Chat.Partition = "chat_abc" //[type]_[chatId]
Message.Id = "chat_abc|123" //[Chat.Partition]|[Message.Id]
Message.Partition = chat_abc //[Chat.Partition]
Lets assume that I now want to get the Message document by the id, I just split the id by the | symbol and then query the document with the 1st part of the id as partition and the full id as the key.
Does that make sense? Are there better ways to do this? Should I just always also pass the partitionKey of a document along, not just it's id? Should I just use the _rid properties instead?
Any experience is highly appreciated!
UPDATE
I have found the following answer here:
Some applications encode partition key as part of the ID, e.g.
partition key would be customer ID, and ID = "customer_id.order_id",
so you can extract the partition key from the ID value.
I have further asked the cosmos team by email if this is a recommended pattern and post an answer, in case I get any.
Yes, your proposal to extract partition key from id (via a convention like a prefix/delimiter) makes sense. This is common among applications that have a single key and want to refactor it to use Cosmos DB from a different storage system.
If you're building your application from scratch, you should consider wiring the composite key (partition key + item key ("id")) through your API/application.
First, if you know your data (and index) size) will remain within the 10gb limit and you RU/sec limit is ok, then a fixed partition-less collection will bypass this problem. Probably OP has knowlingly made the decision that partitioning is required, but it is an important consideration to note for generalization purposes. If possible, KISS ;)
If partitioning is a must, then AFAIK you cannot avoid crosspartition split and its overhead unless you know the partition key.
Imho the OP suggestion of merging the duplicated partition key into id field is a rather ugly solution, because:
Name id implies it is unique key, partition key is not part of it or necessary for this key and its uniqueness. Anyone using this key upstream would incur the forced excess cost of longer key, blocked from using the simpler Guid type, etc.
It will become a mess should your partitioning key change in future.
The internal structure of merged id would not be intuitive without documentation - it's parts are not named and even if they look like to have a pattern new devs would not know for sure without finding external documentation to reliably understand what's going on.
Your data model does not require this duplication on semantic level, it would be for your application querying comfort and hence such hacks should belong to your application code, not data model. Such leaking concerns should be avoided if possible.
Data duplication within document would unnecessarily increase document size, bandwidth, etc. (may or may not be notable, depending on scale and usage). in-document duplication is necessary at times, but imho not necessarily in this case.
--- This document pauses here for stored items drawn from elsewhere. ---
File: src/lar_pkg.sv
package lar_pkg;

   // Field widths
   localparam int HUM_W  = 10;
   localparam int TEMP_W = 11;
   localparam int CNT_W  = 7;
   localparam int CH_N   = 4;
   localparam int CSR_W  = 11;

   // Channel bit positions in every mask
   localparam int CH_HUM_HIGH  = 0;
   localparam int CH_HUM_LOW   = 1;
   localparam int CH_TEMP_HIGH = 2;
   localparam int CH_TEMP_LOW  = 3;

   // Register indexes
   typedef enum logic [2:0] {
      CSR_HUM_HIGH  = 3'd0,
      CSR_HUM_LOW   = 3'd1,
      CSR_TEMP_HIGH = 3'd2,
      CSR_TEMP_LOW  = 3'd3,
      CSR_REARM     = 3'd4
   } csr_index_type;

   // Values after reset
   localparam logic [HUM_W-1:0]         HUM_HIGH_RST  = 10'd600;
   localparam logic [HUM_W-1:0]         HUM_LOW_RST   = 10'd400;
   localparam logic signed [TEMP_W-1:0] TEMP_HIGH_RST = 11'sd300;
   localparam logic signed [TEMP_W-1:0] TEMP_LOW_RST  = 11'sd200;
   localparam logic [CNT_W-1:0]         REARM_RST     = 7'd120;
   localparam logic [CH_N-1:0]          ARMED_RST     = 4'b1111;

endpackage

File: src/limit_alarm_with_timed_rearm.sv
// An accepted item is held in the input register, then its result is
// registered in the result stage, which drives the response channel.
// Throughput: one item per cycle when not stalled; the armed flags and
// re-arm counters update in the same cycle an item leaves the input register.
// Reset (synchronous, active high): all channels armed, counters zero,
// limits and re-arm count back to defaults, both stages empty.
module limit_alarm_with_timed_rearm (
   input  logic                              clock,
   input  logic                              reset,
   // configuration
   input  logic                              csr_we,
   input  logic [2:0]                        csr_index,
   input  logic [lar_pkg::CSR_W-1:0]         csr_wdata,
   // readings
   input  logic                              req_valid,
   output logic                              req_stall,
   input  logic [lar_pkg::HUM_W-1:0]         req_humidity,
   input  logic signed [lar_pkg::TEMP_W-1:0] req_temperature,
   input  logic                              req_reading_valid,
   // results
   output logic                              rsp_valid,
   input  logic                              rsp_stall,
   output logic [lar_pkg::CH_N-1:0]          rsp_fired_mask,
   output logic [lar_pkg::CH_N-1:0]          rsp_rearmed_mask,
   output logic [lar_pkg::CH_N-1:0]          rsp_armed_mask,
   output logic [lar_pkg::CNT_W-1:0]         rsp_hum_high_count,
   output logic [lar_pkg::CNT_W-1:0]         rsp_hum_low_count,
   output logic [lar_pkg::CNT_W-1:0]         rsp_temp_high_count,
   output logic [lar_pkg::CNT_W-1:0]         rsp_temp_low_count
);

   // configuration registers
   logic [lar_pkg::HUM_W-1:0]         hum_high_ff, hum_low_ff;
   logic signed [lar_pkg::TEMP_W-1:0] temp_high_ff, temp_low_ff;
   logic [lar_pkg::CNT_W-1:0]         rearm_ff;

   // alarm state
   logic [lar_pkg::CH_N-1:0]                    armed_ff, armed_in;
   logic [lar_pkg::CH_N-1:0][lar_pkg::CNT_W-1:0] cnt_ff, cnt_in;

   // input stage
   logic                              in_valid_ff, in_valid_in;
   logic [lar_pkg::HUM_W-1:0]         in_hum_ff;
   logic signed [lar_pkg::TEMP_W-1:0] in_temp_ff;
   logic                              in_rv_ff;

   // result stage
   logic                              out_valid_ff, out_valid_in;
   logic [lar_pkg::CH_N-1:0]          fired_ff, fired_in;
   logic [lar_pkg::CH_N-1:0]          rearmed_ff, rearmed_in;
   logic [lar_pkg::CH_N-1:0]          armed_out_ff;
   logic [lar_pkg::CH_N-1:0][lar_pkg::CNT_W-1:0] cnt_out_ff;

   logic                              req_take, out_free, step;
   logic [lar_pkg::CH_N-1:0]          beyond;
   logic [lar_pkg::CH_N-1:0][lar_pkg::CNT_W-1:0] cnt_inc;

   // handshake between stages
   assign out_free  = !out_valid_ff || !rsp_stall;
   assign step      = in_valid_ff && out_free;
   assign req_stall = in_valid_ff && !out_free;
   assign req_take  = req_valid && !req_stall;

   // compare the held reading against each limit
   always_comb begin
      beyond[lar_pkg::CH_HUM_HIGH]  = in_hum_ff >= hum_high_ff;
      beyond[lar_pkg::CH_HUM_LOW]   = in_hum_ff <= hum_low_ff;
      beyond[lar_pkg::CH_TEMP_HIGH] = in_temp_ff >= temp_high_ff;
      beyond[lar_pkg::CH_TEMP_LOW]  = in_temp_ff <= temp_low_ff;
   end

   // per channel: fire when armed, else count in-limit readings and re-arm
   always_comb begin
      armed_in   = armed_ff;
      cnt_in     = cnt_ff;
      fired_in   = '0;
      rearmed_in = '0;
      for (int i = 0; i < lar_pkg::CH_N; i++) begin
         cnt_inc[i] = cnt_ff[i] + lar_pkg::CNT_W'(1);
         if (step && in_rv_ff) begin
            if (armed_ff[i]) begin
               if (beyond[i]) begin
                  armed_in[i] = 1'b0;
                  fired_in[i] = 1'b1;
               end
            end else if (beyond[i]) begin
               cnt_in[i] = '0;
            end else if (cnt_inc[i] == rearm_ff) begin
               armed_in[i]   = 1'b1;
               cnt_in[i]     = '0;
               rearmed_in[i] = 1'b1;
            end else begin
               cnt_in[i] = cnt_inc[i];
            end
         end
      end
   end

   // stage occupancy
   always_comb begin
      if (req_take) begin
         in_valid_in = 1'b1;
      end else begin
         in_valid_in = in_valid_ff && !step;
      end
      if (step) begin
         out_valid_in = 1'b1;
      end else begin
         out_valid_in = out_valid_ff && rsp_stall;
      end
   end

   // control state and configuration
   always_ff @(posedge clock) begin
      if (reset) begin
         in_valid_ff  <= 1'b0;
         out_valid_ff <= 1'b0;
         armed_ff     <= lar_pkg::ARMED_RST;
         cnt_ff       <= '0;
         hum_high_ff  <= lar_pkg::HUM_HIGH_RST;
         hum_low_ff   <= lar_pkg::HUM_LOW_RST;
         temp_high_ff <= lar_pkg::TEMP_HIGH_RST;
         temp_low_ff  <= lar_pkg::TEMP_LOW_RST;
         rearm_ff     <= lar_pkg::REARM_RST;
      end else begin
         in_valid_ff  <= in_valid_in;
         out_valid_ff <= out_valid_in;
         armed_ff     <= armed_in;
         cnt_ff       <= cnt_in;
         if (csr_we) begin
            case (csr_index)
               lar_pkg::CSR_HUM_HIGH:  hum_high_ff  <= csr_wdata[lar_pkg::HUM_W-1:0];
               lar_pkg::CSR_HUM_LOW:   hum_low_ff   <= csr_wdata[lar_pkg::HUM_W-1:0];
               lar_pkg::CSR_TEMP_HIGH: temp_high_ff <= $signed(csr_wdata[lar_pkg::TEMP_W-1:0]);
               lar_pkg::CSR_TEMP_LOW:  temp_low_ff  <= $signed(csr_wdata[lar_pkg::TEMP_W-1:0]);
               lar_pkg::CSR_REARM:     rearm_ff     <= csr_wdata[lar_pkg::CNT_W-1:0];
               default: ;
            endcase
         end
      end
   end

   // payload registers: capture the item, then hold the result
   always_ff @(posedge clock) begin
      if (req_take) begin
         in_hum_ff  <= req_humidity;
         in_temp_ff <= req_temperature;
         in_rv_ff   <= req_reading_valid;
      end
      if (step) begin
         fired_ff     <= fired_in;
         rearmed_ff   <= rearmed_in;
         armed_out_ff <= armed_in;
         cnt_out_ff   <= cnt_in;
      end
   end

   // drive the result channel
   assign rsp_valid           = out_valid_ff;
   assign rsp_fired_mask      = fired_ff;
   assign rsp_rearmed_mask    = rearmed_ff;
   assign rsp_armed_mask      = armed_out_ff;
   assign rsp_hum_high_count  = cnt_out_ff[lar_pkg::CH_HUM_HIGH];
   assign rsp_hum_low_count   = cnt_out_ff[lar_pkg::CH_HUM_LOW];
   assign rsp_temp_high_count = cnt_out_ff[lar_pkg::CH_TEMP_HIGH];
   assign rsp_temp_low_count  = cnt_out_ff[lar_pkg::CH_TEMP_LOW];

endmodule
A better design would be to ensure the partition key is always present in logic context and could be passed along to lookups. If you don't have it available, then maybe you should refactor you application code (not data design) to explicitly pass around the chatId along with id where needed. That is WITHOUT merging them together into some opaque string format.
Also, I don't see a good way to use _rid for this as if I remember correctly, it did not contain any internal reference to a partition or partition key.
Disclaimer: I don't have any access or deep insight into internal CosmosDB index design or _rid logic on partitioned collections. I may have misunderstood how it works.